Fondazione - Il cuore in una goccia | YouTube

Silvia Lucchetti - published on 12/20/20

This family's decision to choose life for their terminally ill baby has blessed so many people.

On the website of the Italian “Heart In A Drop” non-profit foundation (Fundazione Il cuore in una goccia onlus), an Italian mother has shared, through a video, the beautiful story of her son Samuel, who was born with Trisomy 18.

Manuela (only her first name is given) tells us with great serenity and sweetness how she and her husband welcomed this fragile life, and through this act, changed hearts and minds.

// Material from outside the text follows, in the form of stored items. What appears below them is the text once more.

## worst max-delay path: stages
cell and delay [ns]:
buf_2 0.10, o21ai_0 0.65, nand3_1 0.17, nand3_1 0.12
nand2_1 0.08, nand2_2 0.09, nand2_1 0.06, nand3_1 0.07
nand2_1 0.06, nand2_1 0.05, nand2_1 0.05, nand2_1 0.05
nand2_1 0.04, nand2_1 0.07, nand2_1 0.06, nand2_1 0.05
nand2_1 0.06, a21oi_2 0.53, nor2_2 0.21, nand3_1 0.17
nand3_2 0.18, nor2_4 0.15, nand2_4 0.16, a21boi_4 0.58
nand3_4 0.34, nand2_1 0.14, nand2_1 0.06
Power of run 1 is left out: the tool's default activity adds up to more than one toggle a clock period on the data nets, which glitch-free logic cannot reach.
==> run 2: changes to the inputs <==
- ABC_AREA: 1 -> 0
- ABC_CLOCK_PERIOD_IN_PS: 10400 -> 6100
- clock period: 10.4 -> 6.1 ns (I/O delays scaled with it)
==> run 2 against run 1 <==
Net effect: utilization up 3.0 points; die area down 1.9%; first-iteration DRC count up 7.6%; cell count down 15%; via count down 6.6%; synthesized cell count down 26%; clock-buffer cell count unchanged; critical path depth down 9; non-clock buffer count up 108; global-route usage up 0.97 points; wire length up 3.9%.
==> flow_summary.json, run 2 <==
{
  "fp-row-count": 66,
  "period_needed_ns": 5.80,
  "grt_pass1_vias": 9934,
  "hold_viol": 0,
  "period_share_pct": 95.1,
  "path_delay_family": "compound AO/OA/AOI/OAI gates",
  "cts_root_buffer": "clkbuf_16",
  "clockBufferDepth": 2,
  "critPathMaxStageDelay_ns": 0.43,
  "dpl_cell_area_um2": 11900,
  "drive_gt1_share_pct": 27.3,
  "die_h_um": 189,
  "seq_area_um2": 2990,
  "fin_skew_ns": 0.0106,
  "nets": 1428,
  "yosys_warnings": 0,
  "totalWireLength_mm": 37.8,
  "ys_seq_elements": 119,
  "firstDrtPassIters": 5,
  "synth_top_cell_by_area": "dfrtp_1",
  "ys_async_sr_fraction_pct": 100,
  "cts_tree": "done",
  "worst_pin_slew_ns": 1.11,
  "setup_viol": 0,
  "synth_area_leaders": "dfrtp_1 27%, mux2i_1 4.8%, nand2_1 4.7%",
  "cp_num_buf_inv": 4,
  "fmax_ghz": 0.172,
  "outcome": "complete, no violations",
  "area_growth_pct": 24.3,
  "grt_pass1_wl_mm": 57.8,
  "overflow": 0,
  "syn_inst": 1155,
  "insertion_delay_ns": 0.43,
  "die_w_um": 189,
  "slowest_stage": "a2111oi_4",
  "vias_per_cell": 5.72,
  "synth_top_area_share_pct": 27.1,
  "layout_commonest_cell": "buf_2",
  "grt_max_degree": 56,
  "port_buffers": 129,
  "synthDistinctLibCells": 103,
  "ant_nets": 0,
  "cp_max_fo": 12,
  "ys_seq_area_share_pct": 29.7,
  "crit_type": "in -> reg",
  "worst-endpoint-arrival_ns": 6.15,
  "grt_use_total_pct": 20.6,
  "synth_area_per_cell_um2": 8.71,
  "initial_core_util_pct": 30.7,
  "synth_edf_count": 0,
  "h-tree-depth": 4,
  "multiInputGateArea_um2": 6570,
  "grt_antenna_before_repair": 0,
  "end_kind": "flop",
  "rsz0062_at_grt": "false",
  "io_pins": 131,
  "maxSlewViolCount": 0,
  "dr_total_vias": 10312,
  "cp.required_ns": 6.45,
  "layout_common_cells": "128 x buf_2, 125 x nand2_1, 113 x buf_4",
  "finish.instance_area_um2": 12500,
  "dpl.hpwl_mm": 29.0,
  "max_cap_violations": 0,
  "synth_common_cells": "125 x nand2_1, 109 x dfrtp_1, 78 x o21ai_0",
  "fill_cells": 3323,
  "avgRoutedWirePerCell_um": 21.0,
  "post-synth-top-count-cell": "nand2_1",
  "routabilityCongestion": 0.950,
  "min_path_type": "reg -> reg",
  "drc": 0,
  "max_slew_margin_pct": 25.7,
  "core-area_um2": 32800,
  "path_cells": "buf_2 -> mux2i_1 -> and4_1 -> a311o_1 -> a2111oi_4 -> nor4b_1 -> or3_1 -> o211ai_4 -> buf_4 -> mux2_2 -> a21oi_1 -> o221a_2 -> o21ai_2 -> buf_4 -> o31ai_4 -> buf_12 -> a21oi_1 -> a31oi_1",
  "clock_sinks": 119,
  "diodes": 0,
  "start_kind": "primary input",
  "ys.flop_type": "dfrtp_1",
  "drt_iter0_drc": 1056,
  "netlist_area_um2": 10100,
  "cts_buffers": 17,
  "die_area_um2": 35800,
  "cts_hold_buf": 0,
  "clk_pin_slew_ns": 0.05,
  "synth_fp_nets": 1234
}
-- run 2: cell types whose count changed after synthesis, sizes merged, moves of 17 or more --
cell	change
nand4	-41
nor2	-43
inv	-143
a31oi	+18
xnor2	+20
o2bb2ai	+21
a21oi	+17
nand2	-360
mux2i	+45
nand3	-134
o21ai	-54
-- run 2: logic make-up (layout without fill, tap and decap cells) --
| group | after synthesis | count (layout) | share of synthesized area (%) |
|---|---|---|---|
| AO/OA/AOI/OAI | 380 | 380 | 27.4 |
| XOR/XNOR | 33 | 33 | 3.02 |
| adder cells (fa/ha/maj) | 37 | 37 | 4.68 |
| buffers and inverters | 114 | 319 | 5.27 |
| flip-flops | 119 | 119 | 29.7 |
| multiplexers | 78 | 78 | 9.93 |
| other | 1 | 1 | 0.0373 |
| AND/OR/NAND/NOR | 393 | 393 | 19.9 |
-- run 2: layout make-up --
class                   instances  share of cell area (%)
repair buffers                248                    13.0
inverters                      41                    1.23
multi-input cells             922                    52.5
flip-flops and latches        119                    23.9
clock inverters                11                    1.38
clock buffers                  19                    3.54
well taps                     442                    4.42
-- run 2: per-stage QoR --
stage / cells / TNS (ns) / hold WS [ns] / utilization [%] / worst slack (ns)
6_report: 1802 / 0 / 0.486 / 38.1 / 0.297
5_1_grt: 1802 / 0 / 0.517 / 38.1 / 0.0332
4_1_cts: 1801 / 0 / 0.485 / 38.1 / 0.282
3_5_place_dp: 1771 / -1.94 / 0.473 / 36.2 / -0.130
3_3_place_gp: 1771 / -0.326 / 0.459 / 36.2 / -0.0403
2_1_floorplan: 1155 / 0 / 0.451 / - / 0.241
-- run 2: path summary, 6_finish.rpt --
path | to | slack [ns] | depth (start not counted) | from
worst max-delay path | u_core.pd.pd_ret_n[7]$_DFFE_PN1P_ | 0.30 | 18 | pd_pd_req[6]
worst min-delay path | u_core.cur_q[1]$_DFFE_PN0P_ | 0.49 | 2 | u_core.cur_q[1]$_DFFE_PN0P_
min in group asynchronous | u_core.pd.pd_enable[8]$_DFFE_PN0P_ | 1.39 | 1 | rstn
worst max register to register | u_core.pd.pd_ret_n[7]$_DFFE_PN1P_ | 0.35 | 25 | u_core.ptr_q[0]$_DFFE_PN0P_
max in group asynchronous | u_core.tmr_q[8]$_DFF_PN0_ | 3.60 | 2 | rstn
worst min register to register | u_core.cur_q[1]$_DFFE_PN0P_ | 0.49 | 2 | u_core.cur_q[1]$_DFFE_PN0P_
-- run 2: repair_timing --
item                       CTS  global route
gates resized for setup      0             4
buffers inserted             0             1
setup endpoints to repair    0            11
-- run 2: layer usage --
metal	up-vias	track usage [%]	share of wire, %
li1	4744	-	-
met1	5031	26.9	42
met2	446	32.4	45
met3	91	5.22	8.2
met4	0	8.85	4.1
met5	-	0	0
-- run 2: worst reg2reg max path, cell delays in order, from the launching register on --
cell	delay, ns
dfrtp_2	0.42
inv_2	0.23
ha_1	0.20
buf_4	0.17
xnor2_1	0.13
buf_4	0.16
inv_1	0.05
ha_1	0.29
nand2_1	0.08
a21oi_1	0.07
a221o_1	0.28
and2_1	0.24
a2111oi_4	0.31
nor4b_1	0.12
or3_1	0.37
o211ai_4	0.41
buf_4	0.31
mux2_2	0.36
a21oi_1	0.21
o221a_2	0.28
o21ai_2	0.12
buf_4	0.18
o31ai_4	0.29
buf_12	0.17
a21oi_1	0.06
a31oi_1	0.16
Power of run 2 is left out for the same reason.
`config.mk`:
```
export PLATFORM = sky130hd
export DESIGN_NAME = traffic_light_monitor
export DESIGN_NICKNAME = d
export VERILOG_FILES = /design/src/rtl/traffic_light_pkg.sv /design/src/rtl/traffic_light_decode.sv /design/src/rtl/traffic_light_monitor.sv
export SDC_FILE = /design/constraint.sdc
export NUM_CORES = 1
export LEC_CHECK = 0
export CAP_MARGIN = 20
export CORE_MARGIN = 2
export CORE_UTILIZATION = 40
export CTS_BUF_LIST = sky130_fd_sc_hd__clkbuf_8
export DETAILED_ROUTE_END_ITERATION = 12
export PLACE_DENSITY = 0.68
export SKIP_LAST_GASP = 1
export SLEW_MARGIN = 20
export SYNTH_ARGS = -nofsm -noshare
export SYNTH_HDL_FRONTEND = slang
export SYNTH_SLANG_ARGS = --single-unit
```
`constraint.sdc`:
```
create_clock -name i_clk -period 3.4 [get_ports i_clk]
set_input_delay 0.68 -clock i_clk [delete_from_list [all_inputs] [get_ports i_clk]]
set_output_delay 0.68 -clock i_clk [all_outputs]
set_load 0.03 [all_outputs]
```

Baby Samuel lived for 177 days after birth, surrounded by the love of his parents and siblings. 

Facing a diagnosis of Trisomy 18

Trisomy 18, also called Edwards’ Syndrome, is a genetic disorder that affects about 1/6000 live births and consists of the presence in a baby’s cells of an extra chromosome 18: three instead of two.

The incidence of this anomaly increases in proportion to the age of the mother. Most unborn babies with Trisomy 18 die in utero. 

The syndrome has a very low survival rate due to cardiac abnormalities, kidney malformations, and other complications affecting internal organs. Even if the baby survives the pregnancy, only 10% of children with the condition live to age 10.

Manuela, at 45 years old and already the mother of 5 children, discovered about two years ago—10 years after her previous pregnancy—that she was pregnant for the sixth time. The whole family immediately welcomed the news with joy and enthusiasm.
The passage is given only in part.